Your dog is most likely part of your family, but you may not realize this family member needs as much medical and dental care as your human family members. Although most dogs' breath is not pleasant, constant foul breath may be a sign of an underlying condition that needs to be addressed by a veterinarian. With this guide, you will learn a few common reasons your dog has foul breath.

Gum Disease

Reducing the risk of decay and gum disease requires proper brushing and professional cleanings. You may realize these steps are important for protecting your own oral health, but you may not realize these steps are essential for protecting your dog from decay and gum disease.

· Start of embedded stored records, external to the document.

## src/rtl/snoop_bus_pkg.sv

```systemverilog
`default_nettype none
// ============================================================================
// Module      : snoop_bus_pkg
// Description : Shared types and constants for the snooping bus controller:
//               FSM state encoding, bus message field positions, memory
//               operation codes and a helper that spots the null message.
// Revision    : 1.0 - initial release
// ============================================================================
package snoop_bus_pkg;

    typedef enum logic [2:0] {
        IDLE  = 3'd0,
        ISSUE = 3'd1,
        SNOOP = 3'd2,
        MEM   = 3'd3,
        DONE  = 3'd4
    } state_t;

    localparam int MSG_W      = 10;
    localparam int BUS_MSG_HI = 9;
    localparam int BUS_MSG_LO = 8;
    localparam int MEM_MSG_HI = 7;
    localparam int MEM_MSG_LO = 6;
    localparam int TAG_HI     = 5;
    localparam int TAG_LO     = 3;
    localparam int DATA_HI    = 2;
    localparam int DATA_LO    = 0;

    localparam logic [1:0] MEM_NONE = 2'b00;
    localparam logic [1:0] MEM_READ = 2'b01;
    localparam logic [1:0] MEM_WB   = 2'b10;

    // A message with neither a bus nor a memory operation needs no snoop
    // phase and no memory access.
    function automatic logic is_null_msg(input logic [MSG_W-1:0] msg);
        return (msg[BUS_MSG_HI:MEM_MSG_LO] == 4'b0000);
    endfunction

endpackage : snoop_bus_pkg
`default_nettype wire

```

## src/rtl/bus_arbiter.sv

```systemverilog
`default_nettype none
// ============================================================================
// Module      : bus_arbiter
// Description : One-hot grant generator for the snooping bus.
//               Macro RR_ARB_EN selects round-robin (search starts at ptr);
//               otherwise fixed priority, lowest index wins, ptr ignored.
// Ports       : req   [N_CPU-1:0] in  - request vector
//               ptr   [PTR_W-1:0] in  - round-robin search start index
//               grant [N_CPU-1:0] out - one-hot winner (zero if no request)
// Revision    : 1.0 - initial release
// ============================================================================
module bus_arbiter #(
    parameter int N_CPU = 3,
    parameter int PTR_W = 2
) (
    input  logic [N_CPU-1:0] req,
    input  logic [PTR_W-1:0] ptr,
    output logic [N_CPU-1:0] grant
);

`ifdef RR_ARB_EN
    // Rotate requests so ptr lands at bit 0, isolate the lowest set bit,
    // then rotate the one-hot result back into place.
    logic [2*N_CPU-1:0] w_req_dbl;
    logic [2*N_CPU-1:0] w_gnt_dbl;
    logic [N_CPU-1:0]   w_req_rot;
    logic [N_CPU-1:0]   w_gnt_rot;

    assign w_req_dbl = {req, req} >> ptr;
    assign w_req_rot = w_req_dbl[N_CPU-1:0];
    assign w_gnt_rot = w_req_rot & (~w_req_rot + N_CPU'(1));
    assign w_gnt_dbl = {{N_CPU{1'b0}}, w_gnt_rot} << ptr;
    assign grant     = w_gnt_dbl[2*N_CPU-1:N_CPU] | w_gnt_dbl[N_CPU-1:0];
`else
    logic w_unused_ptr;

    assign w_unused_ptr = ^ptr;
    assign grant        = req & (~req + N_CPU'(1));
`endif

endmodule : bus_arbiter
`default_nettype wire

```

## src/rtl/snoop_bus.sv

```systemverilog
`default_nettype none
// ============================================================================
// Module      : snoop_bus
// Description : Snooping bus + backing-memory controller for MESI caches.
//               Arbitrates one issuer, latches and broadcasts its message,
//               collects snoop responses and services the memory half.
//               Macro RR_ARB_EN: round-robin arbitration (else fixed prio).
// Ports       : clock, clear (async, active low)
//               req, msg_in, shared_out_i       - from the caches
//               controleP, habilita, bus_in,
//               shared_in, grant                - to the caches
//               mem_data, busy, done            - status / read data
// Revision    : 1.0 - initial release
// ============================================================================
module snoop_bus
    import snoop_bus_pkg::*;
#(
    parameter int N_CPU        = 3,
    parameter int ISSUE_CYCLES = 3,
    parameter int SNOOP_CYCLES = 2,
    parameter int MEM_WORDS    = 8
) (
    input  logic                   clock,
    input  logic                   clear,
    input  logic [N_CPU-1:0]       req,
    input  logic [MSG_W*N_CPU-1:0] msg_in,
    input  logic [N_CPU-1:0]       shared_out_i,
    output logic [N_CPU-1:0]       controleP,
    output logic [N_CPU-1:0]       habilita,
    output logic [MSG_W-1:0]       bus_in,
    output logic                   shared_in,
    output logic [N_CPU-1:0]       grant,
    output logic [2:0]             mem_data,
    output logic                   busy,
    output logic                   done
);

    localparam int PTR_W  = $clog2(N_CPU);
    localparam int MEM_AW = (MEM_WORDS > 1) ? $clog2(MEM_WORDS) : 1;
    localparam int CNT_W  = 8;

    state_t              r_state;
    state_t              w_state_nxt;
    logic [CNT_W-1:0]    r_cnt;
    logic [N_CPU-1:0]    r_grant;
    logic [N_CPU-1:0]    w_arb_grant;
    logic [MSG_W-1:0]    r_bus;
    logic                r_shared;
    logic [2:0]          r_mem_data;
    logic [2:0]          r_mem [MEM_WORDS];
    logic [MSG_W-1:0]    w_msg_sel;
    logic [PTR_W-1:0]    w_ptr;
    logic [MEM_AW-1:0]   w_mem_idx;
    logic                w_issue_last;
    logic                w_snoop_last;

    assign w_issue_last = (r_cnt == CNT_W'(ISSUE_CYCLES - 1));
    assign w_snoop_last = (r_cnt == CNT_W'(SNOOP_CYCLES - 1));
    assign w_mem_idx    = MEM_AW'(32'(r_bus[TAG_HI:TAG_LO]) % MEM_WORDS);

    bus_arbiter #(
        .N_CPU (N_CPU),
        .PTR_W (PTR_W)
    ) u_arbiter (
        .req   (req),
        .ptr   (w_ptr),
        .grant (w_arb_grant)
    );

`ifdef RR_ARB_EN
    logic [PTR_W-1:0] r_ptr;
    logic [PTR_W-1:0] w_win_idx;

    always_comb begin
        w_win_idx = '0;
        for (int i = 0; i < N_CPU; i++) begin
            if (w_arb_grant[i]) begin
                w_win_idx = PTR_W'(i);
            end
        end
    end

    // Pointer moves to the CPU after the winner as the grant is taken.
    always_ff @(posedge clock or negedge clear) begin
        if (!clear) begin
            r_ptr <= '0;
        end else if (r_state == IDLE && |req) begin
            r_ptr <= (w_win_idx == PTR_W'(N_CPU - 1)) ? '0 : w_win_idx + PTR_W'(1);
        end
    end

    assign w_ptr = r_ptr;
`else
    assign w_ptr = '0;
`endif

    // Issuer's message, selected by the registered one-hot grant.
    always_comb begin
        w_msg_sel = '0;
        for (int i = 0; i < N_CPU; i++) begin
            if (r_grant[i]) begin
                w_msg_sel = w_msg_sel | msg_in[i*MSG_W +: MSG_W];
            end
        end
    end

    always_ff @(posedge clock or negedge clear) begin
        if (!clear) begin
            r_state <= IDLE;
        end else begin
            r_state <= w_state_nxt;
        end
    end

    always_comb begin
        w_state_nxt = r_state;
        controleP   = '0;
        habilita    = '0;
        busy        = 1'b1;
        done        = 1'b0;
        case (r_state)
            IDLE: begin
                busy = 1'b0;
                if (|req) begin
                    w_state_nxt = ISSUE;
                end
            end
            ISSUE: begin
                controleP = r_grant;
                habilita  = '1;
                if (w_issue_last) begin
                    w_state_nxt = SNOOP;
                end
            end
            SNOOP: begin
                habilita = '1;
                // The latched message is first visible here, so the null
                // shortcut is taken from the first snoop cycle.
                if (r_cnt == '0 && is_null_msg(r_bus)) begin
                    w_state_nxt = DONE;
                end else if (w_snoop_last) begin
                    w_state_nxt = MEM;
                end
            end
            MEM: begin
                habilita    = '1;
                w_state_nxt = DONE;
            end
            DONE: begin
                done        = 1'b1;
                w_state_nxt = IDLE;
            end
            default: begin
                w_state_nxt = IDLE;
            end
        endcase
    end

    always_ff @(posedge clock or negedge clear) begin
        if (!clear) begin
            r_cnt      <= '0;
            r_grant    <= '0;
            r_bus      <= '0;
            r_shared   <= 1'b0;
            r_mem_data <= '0;
            for (int i = 0; i < MEM_WORDS; i++) begin
                r_mem[i] <= '0;
            end
        end else begin
            if (r_state != w_state_nxt) begin
                r_cnt <= '0;
            end else if (r_state == ISSUE || r_state == SNOOP) begin
                r_cnt <= r_cnt + CNT_W'(1);
            end

            if (r_state == IDLE && |req) begin
                r_grant <= w_arb_grant;
            end else if (r_state == DONE) begin
                r_grant <= '0;
            end

            if (r_state == ISSUE && w_issue_last) begin
                r_bus <= w_msg_sel;
            end

            // The issuer never answers its own snoop.
            if (r_state == SNOOP && w_state_nxt == MEM) begin
                r_shared <= |(shared_out_i & ~r_grant);
            end

            if (r_state == MEM) begin
                case (r_bus[MEM_MSG_HI:MEM_MSG_LO])
                    MEM_READ: r_mem_data       <= r_mem[w_mem_idx];
                    MEM_WB:   r_mem[w_mem_idx] <= r_bus[DATA_HI:DATA_LO];
                    default:  ;
                endcase
            end
        end
    end

    assign bus_in    = r_bus;
    assign shared_in = r_shared;
    assign grant     = r_grant;
    assign mem_data  = r_mem_data;

endmodule : snoop_bus
`default_nettype wire

```

## config.mk

```make
export PLATFORM = sky130hd
export DESIGN_NAME = snoop_bus
export DESIGN_NICKNAME = d
export VERILOG_FILES = /design/src/rtl/snoop_bus_pkg.sv /design/src/rtl/bus_arbiter.sv /design/src/rtl/snoop_bus.sv
export SDC_FILE = /design/constraint.sdc
export NUM_CORES = 1
export LEC_CHECK = 0
export CORE_MARGIN = 8
export CORE_UTILIZATION = 50
export DETAILED_ROUTE_END_ITERATION = 12
export GPL_ROUTABILITY_DRIVEN = 0
export HOLD_SLACK_MARGIN = 0.15
export PLACE_DENSITY = 0.9
export SYNTH_ARGS = -nofsm -noshare
export SYNTH_HDL_FRONTEND = slang
export SYNTH_SLANG_ARGS = --single-unit
```

## constraint.sdc

```tcl
create_clock -name clock -period 5.7 [get_ports clock]
set_clock_uncertainty 0.2 [all_clocks]
set_input_delay 1.14 -clock clock [delete_from_list [all_inputs] [get_ports clock]]
set_output_delay 1.14 -clock clock [all_outputs]
set_load 0.1 [all_outputs]
```

==> results.tsv, run 1 <==
metric	value	unit
io_buffers	62	
clock_path_buffers	2	
hold_path_class	reg -> reg	
seq_area_frac_synth	47.9	%
crit_path_top_delay_cell	clkdlybuf4s50_1	
worst_slew_pin_slew	1.12	ns
ys_ff_latch	52	
fp.dieArea	8040	um^2
core	5370	um^2
clock_latency	0.30	ns
status	finished, final reports clean	
syn_inst	248	
antenna_cells	0	
vias	2199	
final_antenna_net_count	0	
maxCapViolCount	0	
cts_resized	0	
clock.fmax	0.244	GHz
path_max_fanout	19	
synth_compound_area_share	12.7	%
ys_warn_count	0	
grt_first_pass_wirelength	10900	um
cts_tree	built	
row_count	27	
met1_length	2760	um
cts_root_buffer	clkbuf_8	
setup_viol	0	
period_share	71.8	%
synth_xor_area_share	2.58	%
die_y	89.7	um
relSlewSlack	25.2	%
drt_pass1_iterations	5	
grt_util_all_layers	17.5	%
avgSynthCellArea	10.9	um^2
synth.mux.area_fraction	14.1	%
yosysTopAreaCell	dfrtp_1	
clkTransAtPathRegs	0.09	ns
worst-path-buf-inv	1	
crit_type	reg -> out	
async_flop_share	100	%
post_cts.repair.setup_buffers	0	
hold_buffers	0	
grt_max_degree	53	
initial_core_util	50.5	%
route.met2.wl	3500	um
cp.arrival	2.75	ns
wl_met3	413	um
final_hold_viol_count	0	
numClockSinks	52	
ys.flop_type	dfrtp_1	
via_per_inst	5.85	
overflow	0	
cts_max_level	2	
wl	6740	um
finalMaxSlewViolations	0	
antenna_found_initial	0	
path_delay_family	buffers and inverters	
synth-simple-area-share	17.7	%
synthAdderAreaFrac	1.84	%
drt_iter0_drc	133	
synth_nets	290	
die_w	89.7	um
end_kind	output pin	
wl_per_cell	17.9	um
fin_tns_setup	0	ns
remaining_drc_errors	0	
synth_top_area_share	47.9	%
syn2layout_area_growth	27.1	%
dp_hpwl	5060	um
cp-start-kind	flip-flop	
drive_gt1_share	14.1	%
cts_buffers	5	
synth_edf_count	0	
grt_pass1_vias	2283	
synth_top_family_by_area	simple AND/OR/NAND/NOR gates	
max_stage_delay	1.14	ns
yosys-top-cells-area	dfrtp_1 48%, mux2_2 10%, a222oi_1 3.7%	
dr.max_layer_used	met4	
nets	345	
io_pins	63	
worst_ep_required_time	4.36	ns
ys_types	47	
layout_min_cycle_time	4.09	ns
syn_area	2720	um^2
rsz0062_at_grt	false	
worstPathCellList	nor3b_1, and2_1, clkdlybuf4s50_1	
-- layout make-up --
class | count | area, um^2
fill | 402 | 1920
multi-input combinational | 176 | 1330
tap | 72 | 90.1
sequential | 52 | 1300
clock buffer | 7 | 86.3
inverter | 6 | 22.5
timing repair buffer | 62 | 616
clock inverter | 1 | 7.51
-- routing by layer --
| layer | vias to the layer above | GRT usage [%] |
|---|---|---|
| li1 | 1031 | - |
| met1 | 1098 | 20.8 |
| met2 | 65 | 29.7 |
| met3 | 5 | 4.19 |
| met4 | 0 | 6.80 |
| met5 | - | 0 |
-- stage by stage --
step           cells  instance area, um^2  hold WS (ns)  setup WS (ns)  util [%]
2_1_floorplan    248                 2720         0.270           1.78         -
3_3_place_gp     368                 3360         0.284           1.95      62.5
3_5_place_dp     368                 3360         0.294           1.96      62.5
4_1_cts          376                 3450         0.316           1.60      64.2
5_1_grt          376                 3450         0.332           1.42      64.2
6_report         376                 3450         0.314           1.61      64.2
-- worst reg2reg max path, stage by stage (launching register included) --
cell and delay, ns:
dfrtp_1 0.57, nor3b_1 0.52, nand4_1 0.65, o21ai_0 0.42
-- cells by family (layout without fill, tap and decap cells) --
logic type,count (synthesis),count (layout)
AND/OR/NAND/NOR,84,84
flip-flops,52,52
AO/OA/AOI/OAI,48,48
multiplexers,32,32
buffers and inverters,20,76
XOR/XNOR,8,8
adder cells (fa/ha/maj),4,4
-- worst paths after layout --
| check | slack [ns] | startpoint | depth (start not counted) | end |
|---|---|---|---|---|
| max | 1.61 | r_state[2] | 3 | controleP[0] |
| min | 0.31 | r_mem[18] | 1 | r_mem[18] |
| max reg2reg | 3.25 | r_state[2] | 3 | bus_in[4] |
| min reg2reg | 0.31 | r_mem[18] | 1 | r_mem[18] |
| max in group asynchronous | 3.77 | clear | 1 | r_state[2] |
| min in group asynchronous | 0.85 | clear | 1 | r_mem[15] |
-- sequential cells by signal (all words and copies together), names as in the netlist --
signal / cells
r_mem: 24
bus_in: 10
r_cnt: 8
grant: 3
mem_data: 3
r_state: 3
shared_in: 1
-- cell usage in the layout (no fill, tap or decap), types with 2 or more instances in the layout --
| master | instances |
|---|---|
| clkdlybuf4s50_1 | 61 |
| dfrtp_1 | 52 |
| mux2_2 | 25 |
| nand2_1 | 22 |
| o21ai_0 | 15 |
| nor2_1 | 10 |
| nor3_1 | 10 |
| a222oi_1 | 10 |
| nand3_1 | 7 |
| inv_1 | 6 |
| nor3b_1 | 6 |
| xnor2_1 | 6 |
| clkbuf_8 | 6 |
| or3_1 | 4 |
| a21oi_1 | 4 |
| o211ai_1 | 4 |
| and2_1 | 4 |
| nor2b_1 | 4 |
| mux2i_1 | 4 |
| ha_1 | 4 |
| nand3b_1 | 3 |
| a31oi_1 | 3 |
| a41oi_1 | 2 |
| nor4b_2 | 2 |
| nand4b_1 | 2 |
| xor2_1 | 2 |
| o221ai_1 | 2 |
| a221oi_1 | 2 |
| mux4_2 | 2 |
-- cells in the mapped netlist, types with 3 or more instances --
cell / instances
a21oi_1: 4
nand2_1: 22
dfrtp_1: 52
nor3b_1: 6
o21ai_0: 15
ha_1: 4
or3_1: 4
inv_1: 6
nand3_1: 7
buf_2: 3
clkbuf_1: 9
xnor2_1: 6
a31oi_1: 3
mux2i_1: 4
mux2_2: 25
a222oi_1: 10
nor3_1: 10
nand3b_1: 3
o211ai_1: 4
nor2_1: 10
nor2b_1: 4
and2_1: 4
Power of run 1 is not shown: default switching activity piles up to over one toggle a cycle in this logic, so the estimate is an artifact.
==> inputs of run 2 (changes only) <==
==> constraint.sdc (replaced) <==
create_clock -name clock -period 4 [get_ports clock]
set_clock_uncertainty 0.2 [all_clocks]
set_input_delay 0.8 -clock clock [delete_from_list [all_inputs] [get_ports clock]]
set_output_delay 0.8 -clock clock [all_outputs]
set_load 0.1 [all_outputs]
==> results.tsv, run 2 (synthesis results as in run 1) <==
metric	value	unit
cts_max_level	2	
rsz0062_at_grt	false	
clock_path_buffers	2	
period_share	84.1	%
relSlewSlack	32.7	%
drt_pass1_iterations	5	
cp-start-kind	flip-flop	
initial_core_util	50.5	%
row_count	27	
largest_register	r_mem	
setup_viol	0	
die_w	89.7	um
status	finished, final reports clean	
crit_type	reg -> out	
fin_tns_setup	0	ns
via_per_inst	5.81	
crit_path_top_delay_cell	clkdlybuf4s50_1	
largest_reg_flops	24	
fp.dieArea	8040	um^2
regArea	1300	um^2
n_fill_cell	416	
die_y	89.7	um
multi_input_area	1330	um^2
nets	346	
path_max_fanout	19	
io_pins	63	
worst_slew_pin_slew	1.01	ns
dp_hpwl	5060	um
final_antenna_net_count	0	
cp.arrival	2.36	ns
core	5370	um^2
post_cts.repair.setup_buffers	0	
io_buffers	62	
cts_buffers	5	
cts_tree	built	
wl_per_cell	18.1	um
vias	2190	
cts_root_buffer	clkbuf_8	
clock_latency	0.31	ns
cts_resized	0	
hold_buffers	0	
layout_min_cycle_time	3.36	ns
antenna_found_initial	0	
wl	6830	um
drive_gt1_share	18.4	%
syn2layout_area_growth	26.2	%
antenna_cells	0	
drt_iter0_drc	172	
grt_util_all_layers	18.6	%
worstPathCellList	or3_1, clkdlybuf4s50_1	
layout_common_cells	52 x dfrtp_1, 50 x clkdlybuf4s50_1, 25 x mux2_2	
remaining_drc_errors	0	
grt_pass1_vias	2362	
max_stage_delay	1.15	ns
clock.fmax	0.297	GHz
grt_first_pass_wirelength	11500	um
overflow	0	
final_hold_viol_count	0	
final_common_cell	dfrtp_1	
end_kind	output pin	
numClockSinks	52	
hold_path_class	reg -> reg	
worst_ep_required_time	3.00	ns
maxCapViolCount	0	
finalMaxSlewViolations	0	
grt_max_degree	40	
clkTransAtPathRegs	0.09	ns
[run 2: final timing paths]
path | from | to | slack [ns] | cells past startpoint
max | r_state[2] | busy | 0.64 | 2
min | r_mem[23] | r_mem[23] | 0.31 | 1
min reg2reg | r_mem[23] | r_mem[23] | 0.31 | 1
min in group asynchronous | clear | r_mem[16] | 0.38 | 1
max reg2reg | r_state[2] | bus_in[2] | 1.44 | 4
max in group asynchronous | clear | bus_in[0] | 2.51 | 2
[run 2: layout make-up]
cell class / count / share of cell area (%)
clock buffers: 5 / 2.01
clock inverters: 3 / 0.621
inverters: 6 / 0.657
multi-input cells: 176 / 38.7
flip-flops and latches: 52 / 38.0
well taps: 72 / 2.63
repair buffers: 63 / 17.4
[run 2: metal layers]
| layer | vias to the layer above | track usage, % | wire, um |
|---|---|---|---|
| li1 | 1030 | - | - |
| met1 | 1088 | 21.9 | 2810 |
| met2 | 58 | 32.0 | 3530 |
| met3 | 14 | 4.19 | 339 |
| met4 | 0 | 7.70 | 152 |
| met5 | - | 0 | 0 |
[run 2: through the flow]
stage | util (%) | setup WS, ns | instances | hold slack, ns | area, um^2
2_1_floorplan | - | 0.415 | 248 | 0.270 | 2720
6_report | 63.8 | 0.637 | 377 | 0.313 | 3430
4_1_cts | 63.8 | 0.642 | 377 | 0.311 | 3430
3_5_place_dp | 62.1 | 0.997 | 369 | 0.289 | 3340
3_3_place_gp | 62.1 | 1.03 | 369 | 0.280 | 3340
5_1_grt | 63.8 | 0.547 | 377 | 0.316 | 3430
[run 2: worst max-delay path, delay by kind of cell, from the launching register on]
| kind | cells | cell delay, ns |
|---|---|---|
| flip-flops | 1 | 0.67 |
| buffers and inverters | 1 | 1.15 |
| AND/OR/NAND/NOR | 1 | 0.23 |
Power of run 2 is left out for the same reason.
==> inputs of run 3 (changes only) <==
==> constraint.sdc (replaced) <==
create_clock -name clock -period 3.35 [get_ports clock]
set_clock_uncertainty 0.2 [all_clocks]
set_input_delay 0.67 -clock clock [delete_from_list [all_inputs] [get_ports clock]]
set_output_delay 0.67 -clock clock [all_outputs]
set_load 0.1 [all_outputs]
==> results.tsv, run 3 (synthesis results as in run 1) <==
metric	value	unit
cp-start-kind	flip-flop	
antenna_found_initial	0	
layout.cells.non_filler	379	
end_kind	output pin	
clock.fmax	0.349	GHz
core	5370	um^2
remaining_drc_errors	0	
syn2layout_area_growth	25.7	%
cts_tree	built	
wl_met3	384	um
regToRegStartpoint	bus_in[3]	
cts_root_buffer	clkbuf_8	
drive_gt1_share	23.5	%
crit_path_top_delay_cell	nor3b_1	
cts_buffers	5	
grt_util_all_layers	18.7	%
dp_hpwl	5400	um
numClockSinks	52	
final_hold_viol_count	0	
vias	2237	
route.met2.wl	3700	um
cts_resized	0	
setup_viol	0	
crit_type	reg -> out	
ff2ff_path_depth	4	
layout_common_cells	52 x dfrtp_1, 36 x clkdlybuf4s50_1, 27 x buf_4	
io_buffers	62	
clkTransAtPathRegs	0.10	ns
post-place-cells	370	
worstSetupEndpoint	controleP[0]	
path_delay_family	simple AND/OR/NAND/NOR gates	
worst_slack	0.484	ns
cts_max_level	2	
final_common_cell	dfrtp_1	
io_pins	63	
worstPathCellList	nor3b_1, and2_1, buf_4	
wl_per_cell	18.7	um
worst_ep_required_time	2.48	ns
wl	7070	um
r2r-end	r_mem[0]	
n_fill_cell	412	
period_share	85.6	%
grt_first_pass_wirelength	11600	um
hold_path_class	reg -> reg	
layout_min_cycle_time	2.87	ns
status	finished, final reports clean	
relSlewSlack	54.7	%
antenna_cells	0	
reg2reg_slack	1.01	ns
drt_pass1_iterations	5	
fin_hold_ws	0.314	ns
maxCapViolCount	0	
overflow	0	
fin_tns_setup	0	ns
rsz0062_at_grt	false	
grt_max_degree	29	
max_stage_delay	0.60	ns
post_cts.repair.setup_buffers	0	
largest_register	r_mem	
dr.max_layer_used	met4	
via_per_inst	5.90	
largest_reg_flops	24	
worst_slew_pin_slew	0.678	ns
worstSetupPathDepth	3	
die_y	89.7	um
row_count	27	
cp.arrival	2.00	ns
place_ws	0.833	ns
clock_latency	0.31	ns
path_max_fanout	19	
critPathLaunch	r_state[2]	
worst-path-buf-inv	1	
die_w	89.7	um
initial_core_util	50.5	%
nets	348	
met1_length	2910	um
fp.dieArea	8040	um^2
grt_pass1_vias	2349	
final_antenna_net_count	0	
finalMaxSlewViolations	0	
drt_iter0_drc	164	
clock_path_buffers	2	
-- run 3: final cells by class --
type	count	area [um^2]	share of cell area [%]
Clock buffer	5	68.8	2.02
Clock inverter	3	22.5	0.660
Inverter	6	22.5	0.660
Multi-Input combinational cell	176	1330	39.0
Sequential cell	52	1300	38.1
Tap cell	72	90.1	2.64
Timing Repair Buffer	65	578	16.9
-- run 3: repair_timing --
item,4_1_cts,5_1_grt
setup endpoints to repair,0,0
endpoints found under the hold margin,24,0
hold buffers,1,0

While shocking to learn, periodontal disease is one of the most common disorders that affects adult dogs. It is caused by an excess of plaque and bacteria that spreads from the teeth to the gum tissue. Other than foul breath, dogs with gum disease may have swollen and bleeding gum tissue. They may also have one or more loose teeth, which will eventually fall out.

Kidney Disease

Another common cause of constant bad breath is kidney disease. As with humans, the kidneys are an essential part of filtering out waste and toxins from the body. If the kidneys are no longer working because of disease or complete failure, the toxins will build up in the body, making your dog very ill.

If your dog's breath smells like urine, it is most likely because they have an issue affecting their kidneys. Your dog may also begin vomiting frequently because their kidneys are failing, which can cause their breath to smell acidic. Diarrhea, frequent urination, and urine that is tinged with blood are also common signs of a kidney problem.


Finally, the constant foul breath may also indicate your dog has diabetes. In these cases, dogs will have breath that has an odor that is sweet or fruity, but not very pleasant.

The sweet and fruity odor is caused by the buildup of ketones in the blood, which affect your dog's saliva, leading to the change in your dog's breath.

Other signs of diabetes include frequent urination, excess drinking, and fatigue.

If your dog has diabetes and it goes untreated, it can lead to kidney failure, which is life-threatening.

It is important to remember that most dogs will have unappealing breath. However, certain odors may indicate a more dangerous illness that requires medical treatment.